[Date Prev][Date Next][Thread Prev][Thread Next]
[Date Index]
[Thread Index]
- Subject: Re: Convert utf8 string to iso8859-1 (Latin1)
- From: Jonathan Goble <jcgoble3@...>
- Date: Wed, 11 Feb 2015 14:51:40 -0500
On Wed, Feb 11, 2015 at 2:29 PM, Sean Conner <sean@conman.org> wrote:
> 1. convert UTF-8 sequence to a Unicode codepoint
> (http://en.wikipedia.org/wiki/UTF-8)
If using Lua 5.3, the utf8.codes iterator can be used to iterate over
the Unicode codepoints in the UTF-8 string.
> 2. Convert the Unicode codepoint
> (http://www.unicode.org/Public/UCD/latest/charts/CodeCharts.pdf WARNING:
> LARGE PDF) to ISO-8859-1 codepoint
> (http://en.wikipedia.org/wiki/ISO/IEC_8859-1)
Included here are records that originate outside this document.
===== src/rtl/shift4_ctrl.sv =====
// shift4_ctrl: round-robin two-way arbiter and sequencer for a serial shift register.
// Optional freeze input enabled by defining SHIFT4_CTRL_PAUSE_EN.
module shift4_ctrl #(
    parameter int SIZE = 4
) (
    input  logic            clk,
    input  logic            areset,
`ifdef SHIFT4_CTRL_PAUSE_EN
    input  logic            pause_i,
`endif
    input  logic [1:0]      req_valid_i,
    input  logic [SIZE-1:0] req_data0_i,
    input  logic [SIZE-1:0] req_data1_i,
    output logic [1:0]      req_ready_o,
    output logic            sr_load_o,
    output logic            sr_ena_o,
    output logic [SIZE-1:0] sr_data_o,
    input  logic [SIZE-1:0] sr_q_i,
    output logic            ser_valid_o,
    output logic            ser_bit_o,
    output logic            grant_id_o,
    output logic            frame_done_o,
    output logic            busy_o
);

    localparam int CW = (SIZE > 2) ? $clog2(SIZE) : 1;
    localparam logic [CW-1:0] LAST = CW'(SIZE - 1);

    typedef enum logic {
        IDLE  = 1'b0,
        SHIFT = 1'b1
    } state_t;

    state_t        state_q, state_d;
    logic [CW-1:0] cnt_q, cnt_d;
    logic          last_q, last_d;
    logic          gid_q, gid_d;

    logic pause;
    logic have_win;
    logic win;
    logic last_bit;
    logic slot;

`ifdef SHIFT4_CTRL_PAUSE_EN
    assign pause = pause_i;
`else
    assign pause = 1'b0;
`endif

    assign have_win   = |req_valid_i;
    assign last_bit   = (cnt_q == LAST);
    assign ser_bit_o  = sr_q_i[0];
    assign busy_o     = (state_q == SHIFT);
    assign grant_id_o = gid_q;

    // Pick the winner: a lone requester, or the one not served last.
    always_comb begin
        win = 1'b0;
        unique case (1'b1)
            (req_valid_i == 2'b01): win = 1'b0;
            (req_valid_i == 2'b10): win = 1'b1;
            (req_valid_i == 2'b11): win = ~last_q;
            (req_valid_i == 2'b00): win = 1'b0;
        endcase
    end

    // Next state and all shift-register controls.
    always_comb begin
        state_d      = state_q;
        cnt_d        = cnt_q;
        last_d       = last_q;
        gid_d        = gid_q;
        req_ready_o  = 2'b00;
        sr_load_o    = 1'b0;
        sr_ena_o     = 1'b0;
        sr_data_o    = '0;
        ser_valid_o  = 1'b0;
        frame_done_o = 1'b0;
        slot         = 1'b0;
        if (!areset) begin
            unique case (state_q)
                IDLE: begin
                    slot = 1'b1;
                end
                SHIFT: begin
                    if (!pause) begin
                        ser_valid_o = 1'b1;
                        sr_ena_o    = 1'b1;
                        if (last_bit) begin
                            frame_done_o = 1'b1;
                            slot         = 1'b1;
                            state_d      = IDLE;
                            cnt_d        = '0;
                        end else begin
                            cnt_d = cnt_q + CW'(1);
                        end
                    end
                end
                default: begin
                    state_d = IDLE;
                end
            endcase
            if (slot && have_win) begin
                req_ready_o = win ? 2'b10 : 2'b01;
                sr_load_o   = 1'b1;
                sr_data_o   = win ? req_data1_i : req_data0_i;
                last_d      = win;
                gid_d       = win;
                cnt_d       = '0;
                state_d     = SHIFT;
            end
        end
    end

    // State registers; requester 0 wins the first contention.
    always_ff @(posedge clk or posedge areset) begin
        if (areset) begin
            state_q <= IDLE;
            cnt_q   <= '0;
            last_q  <= 1'b1;
            gid_q   <= 1'b0;
        end else begin
            state_q <= state_d;
            cnt_q   <= cnt_d;
            last_q  <= last_d;
            gid_q   <= gid_d;
        end
    end

    // The register is drained on every frame end, so it is empty in IDLE.
    a_idle_empty: assert property (
        @(posedge clk) disable iff (areset)
        (state_q == IDLE) |-> (sr_q_i == '0)
    );

    // At most one requester is accepted per cycle.
    a_ready_onehot: assert property (
        @(posedge clk) disable iff (areset)
        $onehot0(req_ready_o)
    );

endmodule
This is probably easiest to do by creating a table matching Unicode
codepoints (keys) to ISO-8859-1 encoded characters (values, using the
decimal escapes /032 to /126 and /160 to /255 to ensure proper
encoding). Then for each code produced by utf8.codes, just look it up
in the table. If the key is not present (i.e. there is no ISO-8859-1
equivalent), then you have a string that cannot be converted.